- _WORK ORDER_:
Please repeat, from the entries that follow, the lines from the one containing "- Endpoints failing setup: 0 (unchanged)" through the one containing "- H-tree depth: 1 (unchanged)" exactly, adding nothing.

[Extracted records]
● ● ● ● ●

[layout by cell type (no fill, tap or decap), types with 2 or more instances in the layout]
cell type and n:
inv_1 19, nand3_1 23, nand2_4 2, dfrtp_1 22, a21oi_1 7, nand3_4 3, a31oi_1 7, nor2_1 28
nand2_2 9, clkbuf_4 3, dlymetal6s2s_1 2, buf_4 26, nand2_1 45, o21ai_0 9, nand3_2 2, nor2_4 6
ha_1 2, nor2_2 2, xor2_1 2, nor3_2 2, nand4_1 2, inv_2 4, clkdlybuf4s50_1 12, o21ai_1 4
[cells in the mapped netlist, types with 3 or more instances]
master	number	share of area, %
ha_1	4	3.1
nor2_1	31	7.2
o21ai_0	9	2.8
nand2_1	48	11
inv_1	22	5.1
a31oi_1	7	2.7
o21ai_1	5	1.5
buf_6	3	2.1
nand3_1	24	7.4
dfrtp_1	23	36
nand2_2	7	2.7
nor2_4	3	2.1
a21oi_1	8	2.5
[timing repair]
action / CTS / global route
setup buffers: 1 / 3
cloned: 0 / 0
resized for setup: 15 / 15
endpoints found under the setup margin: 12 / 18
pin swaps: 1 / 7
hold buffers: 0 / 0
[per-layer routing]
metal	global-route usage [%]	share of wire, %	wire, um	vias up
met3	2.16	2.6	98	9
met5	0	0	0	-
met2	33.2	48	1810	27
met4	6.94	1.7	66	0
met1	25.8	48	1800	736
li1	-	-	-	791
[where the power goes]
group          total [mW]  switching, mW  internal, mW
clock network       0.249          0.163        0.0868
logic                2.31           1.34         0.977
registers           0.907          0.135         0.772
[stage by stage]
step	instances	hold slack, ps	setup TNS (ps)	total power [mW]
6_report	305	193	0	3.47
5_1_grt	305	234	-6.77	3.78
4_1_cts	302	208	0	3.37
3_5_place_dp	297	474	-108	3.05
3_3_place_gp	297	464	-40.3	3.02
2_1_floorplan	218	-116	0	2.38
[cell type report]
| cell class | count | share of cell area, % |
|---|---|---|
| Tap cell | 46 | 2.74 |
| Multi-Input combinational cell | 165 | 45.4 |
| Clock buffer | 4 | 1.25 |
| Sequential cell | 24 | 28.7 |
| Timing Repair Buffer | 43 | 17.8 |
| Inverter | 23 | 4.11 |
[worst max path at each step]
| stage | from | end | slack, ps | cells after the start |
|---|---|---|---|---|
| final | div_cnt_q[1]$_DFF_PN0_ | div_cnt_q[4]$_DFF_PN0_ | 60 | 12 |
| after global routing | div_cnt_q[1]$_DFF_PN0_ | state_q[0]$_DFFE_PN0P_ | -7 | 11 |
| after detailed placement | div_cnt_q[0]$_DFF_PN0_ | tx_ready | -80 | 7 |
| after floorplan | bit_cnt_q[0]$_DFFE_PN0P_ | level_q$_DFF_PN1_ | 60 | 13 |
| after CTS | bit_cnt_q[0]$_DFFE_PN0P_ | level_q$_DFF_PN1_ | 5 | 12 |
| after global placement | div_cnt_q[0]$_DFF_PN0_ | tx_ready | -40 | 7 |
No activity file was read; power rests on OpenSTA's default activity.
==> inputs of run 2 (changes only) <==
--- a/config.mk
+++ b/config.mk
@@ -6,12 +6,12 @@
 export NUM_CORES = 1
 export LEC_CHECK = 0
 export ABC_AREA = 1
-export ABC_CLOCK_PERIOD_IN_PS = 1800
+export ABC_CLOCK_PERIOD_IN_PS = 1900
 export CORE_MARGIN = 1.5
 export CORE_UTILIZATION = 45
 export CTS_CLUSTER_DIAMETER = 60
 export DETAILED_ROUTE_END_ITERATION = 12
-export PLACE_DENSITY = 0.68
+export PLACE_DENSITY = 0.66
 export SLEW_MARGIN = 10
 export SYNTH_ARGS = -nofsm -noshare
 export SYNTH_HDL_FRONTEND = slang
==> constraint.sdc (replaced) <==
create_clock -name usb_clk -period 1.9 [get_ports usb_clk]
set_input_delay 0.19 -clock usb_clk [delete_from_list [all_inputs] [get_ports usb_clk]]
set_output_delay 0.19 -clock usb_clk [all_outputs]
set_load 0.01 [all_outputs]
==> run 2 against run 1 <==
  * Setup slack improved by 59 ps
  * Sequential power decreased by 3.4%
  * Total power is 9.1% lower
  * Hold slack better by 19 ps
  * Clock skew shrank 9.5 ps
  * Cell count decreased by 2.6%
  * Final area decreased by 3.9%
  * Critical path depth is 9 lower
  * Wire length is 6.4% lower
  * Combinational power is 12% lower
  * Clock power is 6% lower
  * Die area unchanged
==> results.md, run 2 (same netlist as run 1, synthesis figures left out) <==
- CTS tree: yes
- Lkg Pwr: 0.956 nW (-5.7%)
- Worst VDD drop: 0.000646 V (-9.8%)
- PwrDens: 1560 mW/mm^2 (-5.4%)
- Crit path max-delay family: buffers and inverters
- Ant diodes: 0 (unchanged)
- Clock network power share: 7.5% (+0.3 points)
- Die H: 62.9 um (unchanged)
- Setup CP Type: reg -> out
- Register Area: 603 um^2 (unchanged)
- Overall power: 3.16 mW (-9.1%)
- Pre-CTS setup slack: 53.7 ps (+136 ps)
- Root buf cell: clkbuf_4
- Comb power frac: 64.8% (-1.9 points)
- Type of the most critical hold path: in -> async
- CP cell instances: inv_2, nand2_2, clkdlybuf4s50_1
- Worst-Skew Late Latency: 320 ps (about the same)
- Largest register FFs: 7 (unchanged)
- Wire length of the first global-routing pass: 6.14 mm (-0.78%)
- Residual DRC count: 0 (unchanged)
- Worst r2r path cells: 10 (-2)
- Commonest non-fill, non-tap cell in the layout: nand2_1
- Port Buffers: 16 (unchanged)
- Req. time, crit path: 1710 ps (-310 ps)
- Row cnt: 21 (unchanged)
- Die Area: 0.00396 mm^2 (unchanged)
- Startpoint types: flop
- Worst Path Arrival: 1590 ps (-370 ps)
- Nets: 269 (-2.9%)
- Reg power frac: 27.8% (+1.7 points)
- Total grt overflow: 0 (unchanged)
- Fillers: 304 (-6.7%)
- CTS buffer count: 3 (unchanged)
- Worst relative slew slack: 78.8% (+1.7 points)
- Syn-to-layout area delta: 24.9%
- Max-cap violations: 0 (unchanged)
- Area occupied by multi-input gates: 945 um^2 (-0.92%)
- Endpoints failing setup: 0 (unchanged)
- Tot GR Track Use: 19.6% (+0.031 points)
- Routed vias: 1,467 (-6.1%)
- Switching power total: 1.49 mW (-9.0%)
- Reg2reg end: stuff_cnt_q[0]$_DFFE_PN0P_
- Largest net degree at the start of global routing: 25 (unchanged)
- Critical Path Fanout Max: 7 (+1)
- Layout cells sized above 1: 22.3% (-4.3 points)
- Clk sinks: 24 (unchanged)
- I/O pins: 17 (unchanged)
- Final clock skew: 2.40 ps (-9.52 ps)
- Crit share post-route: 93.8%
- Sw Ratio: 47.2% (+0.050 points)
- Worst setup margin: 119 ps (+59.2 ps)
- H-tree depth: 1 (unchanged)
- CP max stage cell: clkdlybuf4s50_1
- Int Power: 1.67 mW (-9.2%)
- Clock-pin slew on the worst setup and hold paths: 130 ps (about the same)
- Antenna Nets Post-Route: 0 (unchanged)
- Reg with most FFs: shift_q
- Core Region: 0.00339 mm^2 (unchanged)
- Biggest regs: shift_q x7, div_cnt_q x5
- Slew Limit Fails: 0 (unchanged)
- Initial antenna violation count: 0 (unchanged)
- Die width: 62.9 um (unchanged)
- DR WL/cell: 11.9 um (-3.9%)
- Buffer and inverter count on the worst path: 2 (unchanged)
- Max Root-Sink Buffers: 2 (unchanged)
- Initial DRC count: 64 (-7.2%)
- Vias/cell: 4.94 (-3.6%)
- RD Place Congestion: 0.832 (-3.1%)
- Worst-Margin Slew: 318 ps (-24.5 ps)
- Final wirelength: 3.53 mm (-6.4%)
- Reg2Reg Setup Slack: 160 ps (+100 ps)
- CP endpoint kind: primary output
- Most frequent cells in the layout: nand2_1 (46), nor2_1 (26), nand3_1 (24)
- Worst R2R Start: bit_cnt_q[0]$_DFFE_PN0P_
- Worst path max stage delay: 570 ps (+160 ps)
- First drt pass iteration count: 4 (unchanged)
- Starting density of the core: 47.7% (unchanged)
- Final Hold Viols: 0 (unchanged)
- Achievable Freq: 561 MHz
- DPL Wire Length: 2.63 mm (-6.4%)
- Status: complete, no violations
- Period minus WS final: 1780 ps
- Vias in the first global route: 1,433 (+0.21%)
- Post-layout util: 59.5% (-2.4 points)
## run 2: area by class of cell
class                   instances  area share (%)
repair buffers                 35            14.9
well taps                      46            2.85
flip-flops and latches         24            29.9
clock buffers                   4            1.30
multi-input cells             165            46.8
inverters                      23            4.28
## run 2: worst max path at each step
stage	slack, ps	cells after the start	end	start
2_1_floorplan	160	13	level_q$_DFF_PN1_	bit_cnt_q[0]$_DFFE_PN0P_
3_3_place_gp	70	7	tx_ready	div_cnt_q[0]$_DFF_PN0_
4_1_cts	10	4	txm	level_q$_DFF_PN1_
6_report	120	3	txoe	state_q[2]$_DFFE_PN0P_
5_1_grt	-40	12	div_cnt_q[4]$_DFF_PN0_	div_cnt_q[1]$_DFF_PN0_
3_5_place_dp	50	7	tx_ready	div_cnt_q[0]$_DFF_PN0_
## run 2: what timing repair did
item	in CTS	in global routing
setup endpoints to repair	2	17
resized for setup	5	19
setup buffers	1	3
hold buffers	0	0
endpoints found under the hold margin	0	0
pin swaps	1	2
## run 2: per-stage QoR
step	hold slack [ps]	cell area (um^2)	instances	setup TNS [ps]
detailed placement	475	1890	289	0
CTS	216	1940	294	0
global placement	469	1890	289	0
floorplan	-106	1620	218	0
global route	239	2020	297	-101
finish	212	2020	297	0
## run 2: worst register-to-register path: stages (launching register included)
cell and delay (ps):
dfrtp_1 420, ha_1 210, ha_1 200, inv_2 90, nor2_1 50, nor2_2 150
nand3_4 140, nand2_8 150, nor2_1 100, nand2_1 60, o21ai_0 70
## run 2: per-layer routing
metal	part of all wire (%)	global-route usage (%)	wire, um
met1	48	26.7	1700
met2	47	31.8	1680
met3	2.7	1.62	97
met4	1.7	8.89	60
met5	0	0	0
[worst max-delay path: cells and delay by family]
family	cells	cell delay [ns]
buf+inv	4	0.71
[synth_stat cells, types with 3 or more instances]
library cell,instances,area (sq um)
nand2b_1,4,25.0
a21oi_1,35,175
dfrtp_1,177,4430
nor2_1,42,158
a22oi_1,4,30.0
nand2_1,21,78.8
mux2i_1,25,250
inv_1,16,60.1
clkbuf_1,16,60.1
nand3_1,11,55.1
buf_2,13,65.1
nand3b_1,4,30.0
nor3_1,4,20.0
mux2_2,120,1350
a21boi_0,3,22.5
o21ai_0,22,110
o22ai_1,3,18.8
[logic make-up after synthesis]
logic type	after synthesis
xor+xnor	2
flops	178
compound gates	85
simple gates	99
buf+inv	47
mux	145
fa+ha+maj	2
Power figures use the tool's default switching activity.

● ● ● ● ●

- _EXERCISE RESULT_:
- Endpoints failing setup: 0 (unchanged)
- Tot GR Track Use: 19.6% (+0.031 points)
- Routed vias: 1,467 (-6.1%)
- Switching power total: 1.49 mW (-9.0%)
- Reg2reg end: stuff_cnt_q[0]$_DFFE_PN0P_
- Largest net degree at the start of global routing: 25 (unchanged)
- Critical Path Fanout Max: 7 (+1)
- Layout cells sized above 1: 22.3% (-4.3 points)
- Clk sinks: 24 (unchanged)
- I/O pins: 17 (unchanged)
- Final clock skew: 2.40 ps (-9.52 ps)
- Crit share post-route: 93.8%
- Sw Ratio: 47.2% (+0.050 points)
- Worst setup margin: 119 ps (+59.2 ps)
- H-tree depth: 1 (unchanged)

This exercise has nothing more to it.